Journées Professionnelles 2007

le 17 décembre 2007

Prairies, Fourrages & Impacts sur la Qualité de l'Eau

Impact du système fourrager sur la qualité de l'eau. Enseignements issus du projet Green Dairy

Raison C.

Chambaut H., Le Gall A., Pflimlin A.
Le projet Green Dairy s'est intéressé aux flux d'azote et de phosphore et à leur impact sur la qualité de l'eau dans onze régions de production laitière de l'Espace Atlantique allant de l'Ecosse au Nord Portugal. L'étude a mobilisé 3 niveaux d'approches complémentaires : (i) un suivi en exploitations laitières afin de mieux cerner les excédents d'azote et de phosphore à l'échelle de l'exploitation et les pratiques, (ii) des mesures en fermes expérimentales pour quantifier les pertes d'azote vers l'eau et l'air, enfin (iii) des observations à l'échelle du bassin hydrographique afin de faire le lien entre les pratiques agricoles et la qualité de l'eau. Cette présentation se limite aux deux premiers aspects.
Les régions concernées permettent de couvrir une large diversité de systèmes de production, de pratiques et de contextes pédoclimatiques. Ainsi, dans les Iles britanniques, les systèmes herbagers sont basés principalement sur les prairies de longue durée. Ils produisent plus de 8 500 l lait/ha SAU et consomment plus de 250 kg N minéral/ha SAU. Les excédents d'azote et de phosphore sont proches de 225 kg N/ha SAU et de 12 kg P/ha SAU. Les systèmes très intensifs du sud se caractérisent par un chargement de plus 4 UGB/ha et plus de 25 000 l lait produit/ha, des vaches en stabulation quasi-permanente et un important recours aux concentrés achetés et aux engrais minéraux.
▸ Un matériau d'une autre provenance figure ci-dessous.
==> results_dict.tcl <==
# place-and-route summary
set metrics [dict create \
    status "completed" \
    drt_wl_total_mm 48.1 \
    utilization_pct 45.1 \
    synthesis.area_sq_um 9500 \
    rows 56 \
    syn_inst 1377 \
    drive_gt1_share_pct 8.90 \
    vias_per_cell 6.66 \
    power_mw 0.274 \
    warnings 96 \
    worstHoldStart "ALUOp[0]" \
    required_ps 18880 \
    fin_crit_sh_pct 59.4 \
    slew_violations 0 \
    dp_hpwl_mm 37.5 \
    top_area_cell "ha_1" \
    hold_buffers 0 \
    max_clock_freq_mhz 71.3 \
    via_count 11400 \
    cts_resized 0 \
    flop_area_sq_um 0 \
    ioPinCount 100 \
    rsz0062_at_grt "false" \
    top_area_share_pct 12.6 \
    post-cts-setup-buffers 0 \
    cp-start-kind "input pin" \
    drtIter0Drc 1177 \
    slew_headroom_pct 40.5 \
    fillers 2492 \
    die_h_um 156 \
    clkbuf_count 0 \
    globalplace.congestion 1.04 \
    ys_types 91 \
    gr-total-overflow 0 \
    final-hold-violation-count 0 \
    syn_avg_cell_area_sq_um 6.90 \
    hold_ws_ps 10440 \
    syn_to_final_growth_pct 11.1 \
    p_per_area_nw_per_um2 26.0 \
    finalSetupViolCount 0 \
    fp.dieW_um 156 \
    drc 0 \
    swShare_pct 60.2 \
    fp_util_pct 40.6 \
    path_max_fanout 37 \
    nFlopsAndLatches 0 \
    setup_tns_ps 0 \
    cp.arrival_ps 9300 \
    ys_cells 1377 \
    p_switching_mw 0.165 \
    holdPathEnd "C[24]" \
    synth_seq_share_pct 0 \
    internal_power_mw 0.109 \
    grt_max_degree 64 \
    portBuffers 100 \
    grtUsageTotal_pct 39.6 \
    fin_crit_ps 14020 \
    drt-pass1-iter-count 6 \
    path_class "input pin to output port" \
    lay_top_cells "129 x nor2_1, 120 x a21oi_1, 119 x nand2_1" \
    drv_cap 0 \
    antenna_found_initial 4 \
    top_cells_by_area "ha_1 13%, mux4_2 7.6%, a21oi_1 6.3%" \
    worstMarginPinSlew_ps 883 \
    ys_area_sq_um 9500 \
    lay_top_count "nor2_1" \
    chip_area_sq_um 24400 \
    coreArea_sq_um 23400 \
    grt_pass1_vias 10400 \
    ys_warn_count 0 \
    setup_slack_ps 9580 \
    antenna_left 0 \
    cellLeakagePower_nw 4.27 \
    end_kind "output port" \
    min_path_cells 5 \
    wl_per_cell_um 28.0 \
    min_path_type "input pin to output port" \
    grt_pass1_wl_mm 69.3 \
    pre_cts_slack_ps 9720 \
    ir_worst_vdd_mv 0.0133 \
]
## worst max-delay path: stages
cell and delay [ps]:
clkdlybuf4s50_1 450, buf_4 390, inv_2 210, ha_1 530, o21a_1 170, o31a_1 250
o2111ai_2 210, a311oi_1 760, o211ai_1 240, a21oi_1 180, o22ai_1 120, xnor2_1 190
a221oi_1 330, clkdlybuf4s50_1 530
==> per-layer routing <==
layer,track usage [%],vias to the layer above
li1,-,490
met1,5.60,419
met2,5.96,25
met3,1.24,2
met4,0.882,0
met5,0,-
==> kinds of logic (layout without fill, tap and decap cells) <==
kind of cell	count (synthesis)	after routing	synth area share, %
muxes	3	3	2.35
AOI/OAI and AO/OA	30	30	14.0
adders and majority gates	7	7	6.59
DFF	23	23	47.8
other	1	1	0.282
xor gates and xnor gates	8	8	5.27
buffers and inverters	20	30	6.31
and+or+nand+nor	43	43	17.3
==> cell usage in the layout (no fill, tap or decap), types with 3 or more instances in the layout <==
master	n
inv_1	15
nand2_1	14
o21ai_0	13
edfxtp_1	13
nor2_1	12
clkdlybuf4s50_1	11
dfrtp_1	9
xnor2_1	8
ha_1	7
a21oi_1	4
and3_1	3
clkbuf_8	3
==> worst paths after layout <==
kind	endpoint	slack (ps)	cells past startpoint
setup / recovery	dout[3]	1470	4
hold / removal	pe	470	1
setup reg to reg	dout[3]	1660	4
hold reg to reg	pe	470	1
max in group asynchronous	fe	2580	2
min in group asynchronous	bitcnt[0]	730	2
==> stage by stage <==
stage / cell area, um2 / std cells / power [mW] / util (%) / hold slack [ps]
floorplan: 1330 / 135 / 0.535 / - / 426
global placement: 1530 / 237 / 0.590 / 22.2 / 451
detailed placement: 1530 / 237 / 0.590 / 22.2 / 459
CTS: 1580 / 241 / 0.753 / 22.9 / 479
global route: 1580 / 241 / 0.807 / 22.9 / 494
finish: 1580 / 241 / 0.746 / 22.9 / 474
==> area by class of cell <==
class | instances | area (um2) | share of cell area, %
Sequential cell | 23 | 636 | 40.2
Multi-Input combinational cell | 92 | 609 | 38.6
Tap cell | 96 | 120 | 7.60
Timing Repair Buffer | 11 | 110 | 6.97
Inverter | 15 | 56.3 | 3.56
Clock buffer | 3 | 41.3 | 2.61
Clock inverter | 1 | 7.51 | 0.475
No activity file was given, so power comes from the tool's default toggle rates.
===== flow/run.sh =====
#!/bin/bash
# OpenROAD 26Q1-2900-gdf79404cd8, Yosys 0.63+post, stock flow scripts
make -C /OpenROAD-flow-scripts/flow DESIGN_CONFIG=/design/flow/config.mk WORK_HOME=/design/flow/orfs finish

===== flow/config.mk =====
export PLATFORM = sky130hd
export DESIGN_NAME = uart_tx_top
export DESIGN_NICKNAME = uart_tx_top
export VERILOG_FILES = /design/flow/design.v
export SDC_FILE = /design/flow/constraint.sdc
export NUM_CORES = 4
export LEC_CHECK = 1
export CORE_AREA = 10 10 100 100
export DIE_AREA = 0 0 110 110

===== flow/constraint.sdc =====
current_design uart_tx_top

set clk_period 5.5
set clk_io_pct 0.2

create_clock -name clk0 -period $clk_period [get_ports {clk}]

set non_clock_inputs [all_inputs -no_clocks]
set_input_delay [expr $clk_period * $clk_io_pct] -clock clk0 $non_clock_inputs
set_output_delay [expr $clk_period * $clk_io_pct] -clock clk0 [all_outputs]
## ./run.sh

```bash
#!/bin/bash
# OpenROAD 26Q1-2900-gdf79404cd8, Yosys 0.63+post, stock flow scripts
make -C /OpenROAD-flow-scripts/flow DESIGN_CONFIG=/design/flow/config.mk WORK_HOME=/design/flow/orfs finish
```

## ./design.v

```verilog
module baudRateGenerator #(
    parameter CLOCK_RATE     = 50000000,    
    parameter BAUD_RATE      = 9600,
    parameter RX_OVERSAMPLE  = 16
)(
    input  wire clk,          
    input  wire reset_n,      
    output reg  o_Rx_ClkTick,  
    output reg  o_Tx_ClkTick   
);
    localparam TX_CNT = CLOCK_RATE / (2 * BAUD_RATE);
    localparam RX_CNT = CLOCK_RATE / (2 * BAUD_RATE * RX_OVERSAMPLE);
    localparam TX_CNT_WIDTH = $clog2(TX_CNT);
    localparam RX_CNT_WIDTH = $clog2(RX_CNT);
    reg [TX_CNT_WIDTH-1:0] r_Tx_Counter = 0;
    reg [RX_CNT_WIDTH-1:0] r_Rx_Counter = 0;
    always @(posedge clk or negedge reset_n) begin
        if (!reset_n) begin
            o_Tx_ClkTick <= 1'b0;
            r_Tx_Counter <= 0;
        end else if (r_Tx_Counter == TX_CNT - 1) begin
            o_Tx_ClkTick <= ~o_Tx_ClkTick;
            r_Tx_Counter <= 0;
        end else begin
            r_Tx_Counter <= r_Tx_Counter + 1;
        end
    end
    always @(posedge clk or negedge reset_n) begin
        if (!reset_n) begin
            o_Rx_ClkTick <= 1'b0;
            r_Rx_Counter <= 0;
        end else if (r_Rx_Counter == RX_CNT - 1) begin
            o_Rx_ClkTick <= ~o_Rx_ClkTick;
            r_Rx_Counter <= 0;
        end else begin
            r_Rx_Counter <= r_Rx_Counter + 1;
        end
    end
endmodule
module uart_tx_controller(
    input        clk,
    input        reset_n,
    input  [7:0] i_Tx_Byte,
    input        i_Tx_Ready,
    output       o_Tx_Done,
    output       o_Tx_Active,
    output       o_Tx_Data
);
    localparam UART_TX_IDLE  = 3'b000;
    localparam UART_TX_START = 3'b001;
    localparam UART_TX_DATA  = 3'b010;
    localparam UART_TX_STOP  = 3'b011;
    reg [2:0]  r_State      = UART_TX_IDLE;
    reg [2:0]  r_Bit_Index  = 0;
    reg        r_Tx_Data    = 1'b1;   
    reg        r_Tx_Done    = 1'b0;
    reg        r_Tx_Active  = 1'b0;
    always @(posedge clk or negedge reset_n) begin
        if (!reset_n) begin
            r_State     <= UART_TX_IDLE;
            r_Bit_Index <= 3'd0;
            r_Tx_Data   <= 1'b1;
            r_Tx_Done   <= 1'b0;
            r_Tx_Active <= 1'b0;
        end else begin
            case (r_State)
                UART_TX_IDLE: begin
                    r_Tx_Done   <= 1'b0;
                    r_Tx_Data   <= 1'b1;   
                    r_Bit_Index <= 3'd0;
                    r_Tx_Active <= 1'b0;
                    if (i_Tx_Ready) begin
                        r_State     <= UART_TX_START;
                        r_Tx_Active <= 1'b1;
                    end
                end
                UART_TX_START: begin
                    r_Tx_Data <= 1'b0;   
                    r_State   <= UART_TX_DATA;
                end
                UART_TX_DATA: begin
                    r_Tx_Data <= i_Tx_Byte[r_Bit_Index];
                    if (r_Bit_Index < 7) begin
                        r_Bit_Index <= r_Bit_Index + 1;
                    end else begin
                        r_Bit_Index <= 3'd0;
                        r_State     <= UART_TX_STOP;
                    end
                end
                UART_TX_STOP: begin
                    r_Tx_Data   <= 1'b1;   
                    r_Tx_Done   <= 1'b1;   
                    r_Tx_Active <= 1'b0;
                    r_State     <= UART_TX_IDLE;
                end
                default: begin
                    r_State <= UART_TX_IDLE;
                end
            endcase
        end
    end
    assign o_Tx_Data   = r_Tx_Data;
    assign o_Tx_Done   = r_Tx_Done;
    assign o_Tx_Active = r_Tx_Active;
endmodule
module uart_rx_controller #(parameter RX_OVERSAMPLE = 16)(
    input        clk,
    input        reset_n,
    input        i_Rx_Data,
    output       o_Rx_Done,
    output [7:0] o_Rx_Byte
);
    localparam UART_RX_IDLE  = 3'b000;
    localparam UART_RX_START = 3'b001;
    localparam UART_RX_DATA  = 3'b010;
    localparam UART_RX_STOP  = 3'b011;
    reg [7:0]  r_Rx_Data    = 8'd0;
    reg [2:0]  r_Bit_Index  = 3'd0;
    reg [4:0]  r_Clk_Count  = 5'd0;
    reg        r_Rx_Done    = 1'b0;
    reg [2:0]  r_State      = UART_RX_IDLE;
    always @(posedge clk or negedge reset_n) begin
        if (!reset_n) begin
            r_State      <= UART_RX_IDLE;
            r_Bit_Index  <= 3'd0;
            r_Clk_Count  <= 5'd0;
            r_Rx_Done    <= 1'b0;
            r_Rx_Data    <= 8'd0;
        end else begin
            case (r_State)
                UART_RX_IDLE: begin
                    r_Rx_Done <= 1'b0;
                    r_Clk_Count <= 5'd0;
                    r_Bit_Index <= 3'd0;
                    if (i_Rx_Data == 1'b0)  
                        r_State <= UART_RX_START;
                end
                UART_RX_START: begin
                    if (r_Clk_Count == RX_OVERSAMPLE/2) begin
                        if (i_Rx_Data == 1'b0) begin
                            r_Clk_Count <= 5'd0;
                            r_State <= UART_RX_DATA;
                        end else
                            r_State <= UART_RX_IDLE;  
                    end else
                        r_Clk_Count <= r_Clk_Count + 1;
                end
                UART_RX_DATA: begin
                    if (r_Clk_Count < RX_OVERSAMPLE - 1) begin
                        r_Clk_Count <= r_Clk_Count + 1;
                    end else begin
                        r_Clk_Count <= 5'd0;
                        r_Rx_Data[r_Bit_Index] <= i_Rx_Data;
                        if (r_Bit_Index < 7) begin
                            r_Bit_Index <= r_Bit_Index + 1;
                            r_State <= UART_RX_DATA;
                        end else begin
                            r_Bit_Index <= 3'd0;
                            r_State <= UART_RX_STOP;
                        end
                    end
                end
                UART_RX_STOP: begin
                    if (r_Clk_Count < RX_OVERSAMPLE - 1) begin
                        r_Clk_Count <= r_Clk_Count + 1;
                    end else begin
                        r_State <= UART_RX_IDLE;
                        r_Clk_Count <= 5'd0;
                        r_Rx_Done <= 1'b1;   
                    end
                end
                default: r_State <= UART_RX_IDLE;
            endcase
        end
    end
    assign o_Rx_Done = r_Rx_Done;
    assign o_Rx_Byte = r_Rx_Done ? r_Rx_Data : 8'h00;
endmodule
module uart_controller #(parameter CLOCK_RATE = 25000000,   
                         parameter BAUD_RATE = 9600,
                         parameter RX_OVERSAMPLE = 16) 
(
    input               clk,
    input               reset_n,
    input  [7:0]        i_Tx_Byte,
    input               i_Tx_Ready,
    output              o_Rx_Done,
    output [7:0]        o_Rx_Byte,
    output              o_Tx_Data
);
    wire w_Rx_ClkTick;
    wire w_Tx_ClkTick;
    wire w_Tx_Data;
    baudRateGenerator #(
        .CLOCK_RATE(CLOCK_RATE),
        .BAUD_RATE(BAUD_RATE),
        .RX_OVERSAMPLE(RX_OVERSAMPLE)
    ) baud_gen_inst (
        .clk(clk),
        .reset_n(reset_n),
        .o_Rx_ClkTick(w_Rx_ClkTick),
        .o_Tx_ClkTick(w_Tx_ClkTick)
    );
    uart_tx_controller uart_tx_inst (
        .clk(w_Tx_ClkTick),
        .reset_n(reset_n),
        .i_Tx_Byte(i_Tx_Byte),
        .i_Tx_Ready(i_Tx_Ready),
        .o_Tx_Done(),       
        .o_Tx_Active(),     
        .o_Tx_Data(w_Tx_Data)
    );
    uart_rx_controller #(
        .RX_OVERSAMPLE(RX_OVERSAMPLE)
    ) uart_rx_inst (
        .clk(w_Rx_ClkTick),
        .reset_n(reset_n),
        .i_Rx_Data(w_Tx_Data),   
        .o_Rx_Done(o_Rx_Done),
        .o_Rx_Byte(o_Rx_Byte)
    );
    assign o_Tx_Data = w_Tx_Data;
endmodule
```

## ./constraint.sdc

```tcl
current_design uart_controller

set clk_period 2.5
set clk_io_pct 0.2

create_clock -name clk0 -period $clk_period [get_ports {clk}]

set non_clock_inputs [all_inputs -no_clocks]
set_input_delay [expr $clk_period * $clk_io_pct] -clock clk0 $non_clock_inputs
set_output_delay [expr $clk_period * $clk_io_pct] -clock clk0 [all_outputs]
```

## ./config.mk

```make
export PLATFORM = sky130hd
export DESIGN_NAME = uart_controller
export DESIGN_NICKNAME = uart_controller
export VERILOG_FILES = /design/flow/design.v
export SDC_FILE = /design/flow/constraint.sdc
export NUM_CORES = 4
export LEC_CHECK = 1
export CORE_UTILIZATION = 40
```

==> results_slide.txt <==
Physical Implementation Snapshot

Finish
  – Fin cells: ~330
  – Share of layout cells above drive strength 1: roughly 4.7%
  – Final cell utilization of the core: 48.2%
  – Finished Cell Area: 0.00272 mm^2
  – Area Overhead vs Synth: 12.8%

Floorplan
  – Die Wd: about 80 um
  – Row Count: 27
  – Initial Util: 42.7%
  – Chip Area: around 0.0063 mm^2
  – Core Region: between 0.005 and 0.006 mm^2
  – IO Pins: 21
  – Die Span Y: 79.6 um

Clocking
  – Late-Pin Clk Latency: 0.25 ns
  – TritonCTS clock tree: done
  – Root Buffer: clkbuf_8
  – Post-CTS setup buffer count: 0
  – Post-CTS resize count: 0
  – Post-CTS Hold Fix Bufs: 0
  – H-Tree Level Count: 1
  – Clock transition at path regs: 0.07 ns
  – CTS Buffer Depth: 2
  – Num CTS Buffers: 3

Job
  – Number of OpenROAD warnings: 33
  – Max-cap violation count: 0

Power and ir drop
  – Internal: 0.479 mW
  – Share of power burned in registers: 54.2%
  – Power per cell area: about 220 mW/mm^2
  – Clk pwr share: 40.4%
  – Net Sw Frac: 19.7%
  – Combinational Power Share: under 10%
  – Max VDD drop: 0.280 mV
  – Leakage power: 1.14 nW
  – Psw: 0.118 mW

Placement
  – Port Buf Inserts: 20
  – Placed wire-length estimate: between 2000 and 3000 um
  – Placed cell area: 0.00266 mm^2
  – Placed insts: 323
  – Final RePlAce weighted congestion: 0.830

Yosys
  – YS chip area: 0.00241 mm^2
  – Ys cells: 240
  – Post-synth EDFFs: 0
  – Top cells, area: dfrtp_1, ha_1, xor2_1
  – Count leader, synth: dfrtp_1
  – Area leader share: 45.7%
  – Synth area leader: dfrtp_1
  – Post-synth regs: approximately 45
  – Mapped Avg Cell Area: 10.0 um^2
  – Warnings from Yosys: 3
  – Post-synth top cells: dfrtp_1, nor2_1, nand2_1
  – Async set-reset flop share out of synthesis: 100%
  – Post-synthesis sequential area ratio: 46.8%
  – Mapped Cells: 240
  – Most used flip-flop cell: dfrtp_1
  – Post-synthesis cell area: 0.00241 mm^2
  – Distinct lib cells used: 44

Final timing
  – FMAX: 661 MHz
  – Endpoints left unconstrained: 35
  – Final Max Tran Viols: 0
  – Fin. Hold Viols: 0
  – Setup-failing EPs final: 0
  – Cycle use final: roughly three fifths
  – Setup TNS: 0 ns
  – Slew headroom: between 50% and 60%
  – Clk_skew: 0.000891 ns
  – Tightest Pin Transition: between 0.6 and 0.7 ns
  – RSZ-0062 raised after global routing: no
  – Final worst path period need: 1.51 ns
  – Register pins left without a clock: 25

Critical path
  – Critical path startpoint: baud_gen_inst.r_Tx_Counter[1]
  – R2R cell count: 6
  – Worst r2r src: baud_gen_inst.r_Tx_Counter[1]
  – Crit path DRT: between 2 and 3 ns
  – Max FO, Critical Path: 8
  – WP data arrival: 1.65 ns
  – CP endpoint kind: flip-flop
  – Startpoint types: flip-flop
  – Worst Setup Path Type: flip-flop to flip-flop

Global routing
  – Largest net degree at the start of global routing: 29
  – Total global-route track usage: 14.4%
  – Initial antenna violation count: 0
  – Grt ovf: 0
  – First-pass GRT wire length: around 7200 um
  – Vias in the first global route: 1,581

Detailed routing
  – Vias: 1,694
  – DRT iter0 DRCs: around 120
  – Routed wire length: 4030 um
  – Number of diodes: 0
  – WL/cell: 12.3 um
  – Final ANT Viol Nets: 0
  – DRC violations left: 0
  – Avg Vias per Cell: about 5.2
  – TritonRoute pass-1 iters: 4

Min path
  – Hold Path Class: primary input to async pin

Run status
  – Status: completed
## per-stage QoR
step	total power, mW	worst slack, ns	hold slack, ns
after global placement	0.363	1.04	0.483
after detailed placement	0.364	0.982	0.486
final	0.596	0.987	0.265
after global routing	0.620	0.858	0.327
after floorplan	0.333	1.03	0.204
after CTS	0.605	0.967	0.288
## state kept, by name, indices dropped and copies added (netlist names)
name and flops:
baud_gen_inst.r_Tx_Counter 11, uart_rx_inst.r_Rx_Data 8, baud_gen_inst.r_Rx_Counter 7, uart_rx_inst.r_Clk_Count 5, uart_rx_inst.r_Bit_Index 3, uart_tx_inst.r_Bit_Index 3
uart_rx_inst.r_State 2, uart_tx_inst.r_State 2, baud_gen_inst.o_Rx_ClkTick 1, baud_gen_inst.o_Tx_ClkTick 1, uart_rx_inst.r_Rx_Done 1, uart_tx_inst.r_Tx_Data 1
## layout by cell type (no fill, tap or decap), types with 5 or more instances in the layout
cell type	instances
a21oi_1	10
and2_1	8
clkdlybuf4s50_1	19
dfrtp_1	44
ha_1	14
inv_1	12
mux2i_1	5
nand2_1	17
nand3_1	15
nor2_1	23
o21ai_0	11
xnor2_1	9
xor2_1	10
## per-layer routing
metal,track usage (%),up-vias,share of wire (%)
met5,0,-,0
met1,24.8,807,53
met4,0.909,0,0.77
li1,-,869,-
met3,1.39,5,1.4
met2,21.4,13,44
## power groups by stage
| stage | registers [mW] | logic (mW) | clock network [mW] |
|---|---|---|---|
| final | 0.323 | 0.0322 | 0.241 |
| after global routing | 0.323 | 0.0375 | 0.260 |
| after CTS | 0.323 | 0.0343 | 0.248 |
## path summary, 6_finish.rpt
check | slack (ns) | endpoint
min in group clk0 | 0.49 | baud_gen_inst.r_Tx_Counter[10]
setup / recovery | 0.99 | baud_gen_inst.r_Tx_Counter[10]
max in group asynchronous | 1.83 | baud_gen_inst.r_Tx_Counter[1]
hold / removal | 0.27 | baud_gen_inst.o_Tx_ClkTick
setup reg to reg | 0.99 | baud_gen_inst.r_Tx_Counter[10]
hold reg to reg | 0.49 | baud_gen_inst.r_Tx_Counter[10]
## cells by family after synthesis
group,share of synthesized area [%]
simple gates,21.8
flops,46.8
compound gates,9.81
buf+inv,3.48
xor+xnor,6.91
fa+ha+maj,7.27
mux,3.95
## cell type report
cell class,count,area [um^2]
Fill cell,507,2920
Inverter,12,45.0
Clock buffer,4,55.1
Timing Repair Buffer,21,203
Multi-Input combinational cell,173,1200
Sequential cell,45,1130
Tap cell,72,90.1
## critical path, stage by stage (launching register included)
cell and delay [ns]:
dfrtp_1 0.41, inv_1 0.07, ha_1 0.13, nor4bb_1 0.18, and4b_1 0.40, nand3b_1 0.14
o21ai_0 0.07
Power is estimated from default activity; no workload was simulated.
Dans ces conditions, les exploitations affichent un excédent de 380 kg N/ha et 56 kg P/ha. Les systèmes de cultures fourragères de l'Ouest de la France, avec des prairies et des cultures en rotation, apparaissent comme les plus optimisés. Les améliorations de pratiques apportées depuis plusieurs années permettent d'atteindre des excédents proches de 100 à 150 kg N/ha et 15 à 22 kg P/ha. Toutefois, dans ces systèmes, les pertes d'azote nitrique par lessivage se situent autour de 50 kg N/ha et sont supérieures à celles observées dans les systèmes herbagers des Iles britanniques (proches de 20 kg N/ha), où les conditions de sol et d'humidité sont plus favorables à l'organisation de l'azote dans le sol et à la dénitrification. Dans les systèmes de cultures fourragères de l'Ouest de la France, la part de maïs et d'herbe semble avoir peu d'incidence sur les pertes par lessivage à chargement équivalent et lorsque les pratiques sont optimisées.